The Essendon in all of us

(Written in February)

The Essendon team of 2016, a patchwork of top-up players and inexperienced rookies, will have two opponents in every match they play.

One will be on the ground, trying to defeat them on the scoreboard. The other much larger opposition will be in the stands, hellbent on defeating them psychologically.

To the millions of opposition fans, Essendon is now a word synonymous with “drugs”, “illicit”, “cheater”, “liar”, “arrogance” and “naivety”.

The two-month lull between the Court of Arbitration for Sport’s guilty verdict and the start of the 2016 season will not dull supporters’ acrimony for the Bombers, nor the desire to torment them.

What a wonderful atmosphere Essendon’s home and away matches this year promise attendees.

Tempting though it may be to participate in this hyperactive schadenfreude, the fans of other clubs who do this ignore the other natural response to seeing someone else struggle: sympathy.

Sympathy has been notably absent from much of the suffocating coverage of the Essendon supplements saga, now four years old.

In failing to put ourselves in the shoes of the Essendon players present for what transpired across 2011-12, we risk making our judgements of their guilt invalid.

Would you have done what Cale Hooker, Michael Hurley, Tom Bellchambers or Tayte Pears did?

Before you say “no”, if that is your answer, consider the unique set of factors that governed the decisions the Essendon 34 made.

AFL football clubs today are, like all professional sports clubs and governing bodies, multi-million dollar businesses.

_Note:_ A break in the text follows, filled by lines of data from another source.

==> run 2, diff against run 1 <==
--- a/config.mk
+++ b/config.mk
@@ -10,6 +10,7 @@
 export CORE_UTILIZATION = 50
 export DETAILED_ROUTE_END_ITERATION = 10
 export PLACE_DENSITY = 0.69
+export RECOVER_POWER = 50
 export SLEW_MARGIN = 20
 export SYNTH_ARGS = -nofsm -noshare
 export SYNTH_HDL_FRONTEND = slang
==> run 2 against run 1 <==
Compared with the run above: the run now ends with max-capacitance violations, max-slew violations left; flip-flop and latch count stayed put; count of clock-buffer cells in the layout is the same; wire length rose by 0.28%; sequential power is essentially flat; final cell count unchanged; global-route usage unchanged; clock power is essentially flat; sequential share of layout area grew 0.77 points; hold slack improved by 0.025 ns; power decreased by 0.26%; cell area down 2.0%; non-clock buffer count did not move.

The boards that manage them are driven by profit; profits are dependent on fans, and fans are only guaranteed by success.

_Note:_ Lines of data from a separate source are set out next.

$ cat config.mk
export PLATFORM = sky130hd
export DESIGN_NAME = gflr_unit
export DESIGN_NICKNAME = d
export VERILOG_FILES = /design/src/rtl/gflr_pkg.sv /design/src/rtl/gflr_unit.sv
export SDC_FILE = /design/constraint.sdc
export NUM_CORES = 1
export LEC_CHECK = 0
export BUFFER_PORTS_ARGS = -buffer_cell sky130_fd_sc_hd__buf_2
export CORE_MARGIN = 2
export CORE_UTILIZATION = 28
export DETAILED_ROUTE_END_ITERATION = 7
export GPL_ROUTABILITY_DRIVEN = 0
export PLACE_DENSITY = 0.41
export SYNTH_ARGS = -nofsm -noshare
export SYNTH_HDL_FRONTEND = slang
export SYNTH_SLANG_ARGS = --single-unit
$ cat constraint.sdc
create_clock -name vclk -period 7.4
set_input_delay 1.48 -clock vclk [all_inputs]
set_output_delay 1.48 -clock vclk [all_outputs]
set_load 0.01 [all_outputs]
$ cat src/rtl/gflr_pkg.sv
// gflr_pkg: shared types, constants and field tables for the gf(256) recombine block
// no dependencies; imported by gflr_unit and the top level
package gflr_pkg;

	// field polynomial and multiplicative group order
	localparam logic [8:0] GF_POLY  = 9'h11d;
	localparam logic [8:0] GF_ORDER = 9'd255;

	// fixed field widths
	localparam int SLOT_CNT_W = 5;
	localparam int SIZE_W     = 6;
	localparam int INDEX_W    = 5;

	// configuration register indexes
	localparam logic CFG_SLOT_COUNT  = 1'b0;
	localparam logic CFG_SECRET_SIZE = 1'b1;

	typedef logic [7:0] gf_tbl_t [256];

	// log table, log of zero reads as zero
	function automatic gf_tbl_t gf_log_build();
		gf_tbl_t    t;
		logic [8:0] x;
		int         n;
		t = '{default: 8'h00};
		x = 9'h001;
		for (n = 0; n < 255; n++) begin
			t[x[7:0]] = 8'(n);
			x = {x[7:0], 1'b0};
			if (x[8]) begin
				x = x ^ GF_POLY;
			end
		end
		return t;
	endfunction

	// antilog table, last entry is never addressed
	function automatic gf_tbl_t gf_exp_build();
		gf_tbl_t    t;
		logic [8:0] x;
		int         n;
		t = '{default: 8'h01};
		x = 9'h001;
		for (n = 0; n < 255; n++) begin
			t[n] = x[7:0];
			x = {x[7:0], 1'b0};
			if (x[8]) begin
				x = x ^ GF_POLY;
			end
		end
		return t;
	endfunction

	localparam gf_tbl_t GF_LOG = gf_log_build();
	localparam gf_tbl_t GF_EXP = gf_exp_build();

	// operations of the shared log-domain unit
	typedef enum logic [2:0] {
		UOP_PAIR = 3'b001,
		UOP_DIFF = 3'b010,
		UOP_MUL  = 3'b100
	} unit_op_t;

	typedef struct packed {
		unit_op_t   op;
		logic [7:0] a;
		logic [7:0] b;
		logic [7:0] x;
		logic [7:0] y;
	} unit_req_t;

	typedef struct packed {
		logic [7:0] r0;
		logic [7:0] r1;
	} unit_rsp_t;

endpackage

$ cat src/rtl/gflr_unit.sv
// gflr_unit: shared log-domain arithmetic unit, sums and differences of logs modulo 255
// depends on gflr_pkg (log table, request and response types)
module gflr_unit import gflr_pkg::*; (
	input  unit_req_t req,
	output unit_rsp_t rsp
);

	// one compare and subtract brings a sum below twice the order back in range
	function automatic logic [7:0] mod255(input logic [8:0] s);
		return (s >= GF_ORDER) ? 8'(s - GF_ORDER) : s[7:0];
	endfunction

	logic [8:0] sum0;
	logic [8:0] sum1;

	// operand selection per operation
	always_comb begin
		case (req.op)
			UOP_PAIR: begin
				sum0 = {1'b0, req.a} + {1'b0, GF_LOG[req.x]};
				sum1 = {1'b0, req.b} + {1'b0, GF_LOG[req.y]};
			end
			UOP_DIFF: begin
				sum0 = {1'b0, req.a} + GF_ORDER - {1'b0, req.b};
				sum1 = 9'h000;
			end
			UOP_MUL: begin
				sum0 = {1'b0, req.a} + {1'b0, GF_LOG[req.x]};
				sum1 = 9'h000;
			end
			default: begin
				sum0 = 9'h000;
				sum1 = 9'h000;
			end
		endcase
	end

	assign rsp.r0 = mod255(sum0);
	assign rsp.r1 = mod255(sum1);

endmodule

==> run metrics, run 1 <==
Internal Dissipation=0.396 mW; Setup Viol. Count Final=0; share of layout cells above drive strength 1=28.4%; WHS Endpoint=rsp[7]; Max-cap violations=0; Post-Syn Instances=1,289; Cell Area, Synth=8130 um2; final-stage net count=1,522; core area=28,600 um2; DRT Wirelength=41.5 mm; worst slew pin tran=853 ps; Final Max Tran Viols=0; RSZ-0062 raised after global routing=true; switch share=57.2%; synth warn=0; vias per std cell=6.28; post-route ant nets=0; total power=0.925 mW; PortBufs=51; vias in the first global route=10.6k; Synth cell types=85; Rel. slew slack=43.0%; Comb pwr share=100.0%; Util after Layout=36.5%; DRC=0; die area=30,400 um2; number of core rows=62; largest cells by area after synthesis=a21oi_1 (9.5%), ha_1 (8.3%), o21ai_0 (7.5%), mux4_2 (7.5%), nor2_1 (5.6%); fmax=137 MHz; P_sw=0.529 mW; Global Route Usage Sum=26.1%; Initial Util=28.4%; crit end category=output port; VDD IR-drop max=0.0000480 V; HPWL Detailed=31.7 mm; syn nets=1,381; Crit Path Class=in -> out; clock share of power=0%; largest net degree at the start of global routing=66; global-route wire length before repair=63.2 mm; Hold Crit Start=req[34]; Die Y-Extent=174 um; register area share after synthesis=0%; DRT iter0 DRCs=1,711; status=finished clean; GR Overflow Total=0; Tmin final=7320 ps; Power per Cell Area=88.5 nW/um2; Area growth, synth to finish=28.7%; Final period util=98.9%; Horiz. Die Dim=174 um; DR WL/cell=22.9 um; initial antenna violation count=0; Hold Path Class=in -> out; Clock buffer cells=0; Min Hold Slack=3560 ps; vias=11.4k; IO Pins=51; Seq pwr share=0%; worst path required time=5920 ps; area share of the largest cell type after synthesis=9.54%; WHS Path Cells=5; CP startpoint kind=input pin; Static Leak=4.27 nW; DRT Pass-1 Iters=8; Hold Vio Cnt, Final=0; syn_area_per_cell=6.31 um2; maximum fanout along the worst path=10; Synth area leader=a21oi_1; num sequential=0; arrival time worst endpoint=5840 ps; Register Area=0 um2
-- final cells by class --
class              instances  area, um2
repair buffers           280       2160
well taps                384        480
multi-input cells       1108       7670
inverters                 40        150
fillers                 3089      18200
diodes                     1       2.50
-- kinds of logic after synthesis --
| kind of cell | synth area share [%] |
|---|---|
| compound gates | 43.9 |
| simple gates | 26.4 |
| buf+inv | 8.96 |
| fa+ha+maj | 9.05 |
| mux | 10.1 |
| xor+xnor | 1.51 |
-- worst max-delay path, stage by stage --
cell and delay [ps]:
buf_2 130, buf_6 180, ha_4 180, nor2_1 110, o311ai_0 390, buf_4 180, o21ai_0 80, mux4_2 500
a21oi_2 180, ha_2 190, inv_1 50, fa_2 330, nand2b_1 160, a211o_1 350, a21oi_2 180, mux2i_1 110
o31a_1 160, o41ai_4 410, mux2_4 330, buf_2 140
-- metrics by stage --
stage	setup TNS (ps)	instances	cell area (um2)	setup WS [ps]
finish	0	1813	10500	81.1
global route	-37.1	1812	10500	-37.1
CTS	0	1806	10200	16.7
detailed placement	-940	1806	10100	-253
global placement	-1380	1806	10100	-278
floorplan	0	1289	8130	32.7
-- cell usage after synthesis (21+ instances only) --
cell type / number
clkbuf_1: 100
nand3_1: 46
mux4_2: 27
a21oi_1: 155
a311oi_1: 26
nand2_1: 111
ha_1: 54
a211oi_1: 42
buf_2: 21
inv_1: 35
nor3_1: 44
o21ai_0: 122
nand2b_1: 31
a31oi_1: 33
nor2_1: 122
-- layout by cell type, fill, tap and decap left out, types with 11 or more instances in the layout --
cell,count
buf_4,212
a21oi_1,148
o21ai_0,115
nor2_1,114
nand2_1,109
buf_2,48
nand3_1,46
nor3_1,43
a211oi_1,37
ha_1,37
a31oi_1,33
inv_1,32
nand2b_1,28
mux4_2,27
a311oi_1,25
o211ai_1,20
nor2b_1,16
o311ai_0,15
o22ai_1,14
o31ai_1,12
mux2i_1,12
buf_12,12
a21o_1,11
o21a_1,11
-- power by group through the flow --
stage	Combinational, mW	Sequential [mW]	Clock (mW)
detailed placement	0.870	0	0
global route	0.989	0	0
finish	0.925	0	0.0000000181
floorplan	0.530	0	0
CTS	0.878	0	0
global placement	0.882	0	0
-- per-layer routing --
| metal | GRT usage [%] | vias to the layer above | part of all wire (%) |
|---|---|---|---|
| met2 | 42.5 | 764 | 45 |
| li1 | - | 5186 | - |
| met4 | 13.7 | 0 | 6.5 |
| met1 | 33.7 | 5237 | 39 |
| met3 | 3.13 | 193 | 9.1 |
| met5 | 0 | - | 0 |
-- worst max-delay path by stage --
stage               startpoint     end  slack (ps)  depth (start not counted)
global route            req[0]  rsp[2]         -40                         19
finish                  req[9]  rsp[9]          80                         20
CTS                     req[9]  rsp[9]          20                         21
global placement        req[9]  rsp[9]        -280                         21
detailed placement      req[9]  rsp[9]        -250                         21
floorplan               req[0]  rsp[3]          30                         21
-- repair_timing --
item / in CTS / in global routing
buffers inserted: 0 / 6
endpoints found under the setup margin: 9 / 16
pin swaps: 1 / 18
resized for setup: 11 / 80
hold buffers: 0 / 0
Note: power is estimated with default switching activity, not from simulation.
==> run 2: changes to the inputs <==
--- a/config.mk
+++ b/config.mk
@@ -7,10 +7,10 @@
 export LEC_CHECK = 0
 export BUFFER_PORTS_ARGS = -buffer_cell sky130_fd_sc_hd__buf_2
 export CORE_MARGIN = 2
-export CORE_UTILIZATION = 28
+export CORE_UTILIZATION = 50
 export DETAILED_ROUTE_END_ITERATION = 7
 export GPL_ROUTABILITY_DRIVEN = 0
-export PLACE_DENSITY = 0.41
+export PLACE_DENSITY = 0.67
 export SYNTH_ARGS = -nofsm -noshare
 export SYNTH_HDL_FRONTEND = slang
 export SYNTH_SLANG_ARGS = --single-unit
==> run metrics, run 2 (same netlist as run 1, synthesis figures left out) <==
commonest cells after routing, fill and taps aside=a21oi_1 (149), buf_4 (137), o21ai_0 (119), nor2_1 (115), nand2_1 (109); DRT iter0 DRCs=2,569 (+50%); vias per std cell=7.32 (+17%); crit end category=output port; vias in the first global route=10.3k (-3.3%); share of layout cells above drive strength 1=23.1% (-5.3 points); number of core rows=46 (-26%); status=finished, violations left; M1 WL=12.8 mm (-22%); Final period util=98.1% (-0.78 points); vias=11.4k (+0.29%); CP startpoint kind=input pin; placed instance count=1,557 (-14%); final-stage net count=1,438 (-5.5%); Rel. slew slack=33.7% (-9.3 points); metal2 WL=14.7 mm (-21%); fmax=138 MHz (+0.80%); GR Overflow Total=0 (unchanged); largest net degree at the start of global routing=59 (-11%); Hold Path Class=in -> out; DRC=2 (+2); Area growth, synth to finish=17.1%; Static Leak=3.83 nW (-10%); die area=17,300 um2 (-43%); IO Pins=51 (unchanged); Hold Vio Cnt, Final=0 (unchanged); Final Instance Area=9510 um2 (-9.0%); DR WL/cell=22.7 um (-0.95%); Place WS=25.5 ps (+278 ps); Global Route Usage Sum=38.5% (+12 points); PortBufs=51 (unchanged); critical path endpoint=rsp[9]; core area=15,900 um2 (-45%); VDD IR-drop max=0.0000523 V (+9.1%); maximum fanout along the worst path=12 (+2); global-route wire length before repair=55.4 mm (-12%); violated checks=design-rule violations; Die Y-Extent=131 um (-25%); Power per Cell Area=89.6 nW/um2 (+1.3%); layout filler cell count=1,504 (-51%); Max Used Layer=met4; Max-cap violations=0 (unchanged); diodes inserted=0 (-1); Final Max Tran Viols=0 (unchanged); commonest non-fill, non-tap cell in the layout=a21oi_1; DRT Wirelength=35.4 mm (-15%); HPWL Detailed=25.6 mm (-19%); Register Area=0 um2 (unchanged); Setup Viol. Count Final=0 (unchanged); Initial Util=51.2% (+23 points); initial antenna violation count=0 (unchanged); post-route ant nets=0 (unchanged); Clock buffer cells=0 (unchanged); final setup margin=139 ps (+58.1 ps); start point of the critical path=req[8]; worst path required time=5920 ps (about the same); WL met3=4.88 mm (+30%); worst slew pin tran=992 ps (+139 ps); Horiz. Die Dim=131 um (-25%); arrival time worst endpoint=5780 ps (-60 ps); Crit Path Class=in -> out; num sequential=0 (unchanged); non-filler instance count after layout=1,560 (-14%); Post-DP Area=9250 um2 (-8.6%); Tmin final=7260 ps (-58.1 ps); DRT Pass-1 Iters=8 (unchanged)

This ruthless pursuit of success is translated into pressure being put on the coaching staff, who then, through training, relay this pressure onto players.

These young men, doing what they have always wanted to in playing football at an elite level, are well aware their dream mightn’t last much longer, being signed on short-term contracts as they are.

Thus they are desperate to prove themselves indispensable team players, and tend to do whatever is asked of them.

Grinding out a lasting career as an AFL player has a lot to do with obedience to authority, and it’s here that the work of American social psychologist Stanley Milgram becomes relevant.

In 1963, Milgram conducted an experiment to investigate how ordinary people could be influenced into committing misdeeds, disguising it as a memory quiz for which dozens of ordinary people were recruited as “teachers”.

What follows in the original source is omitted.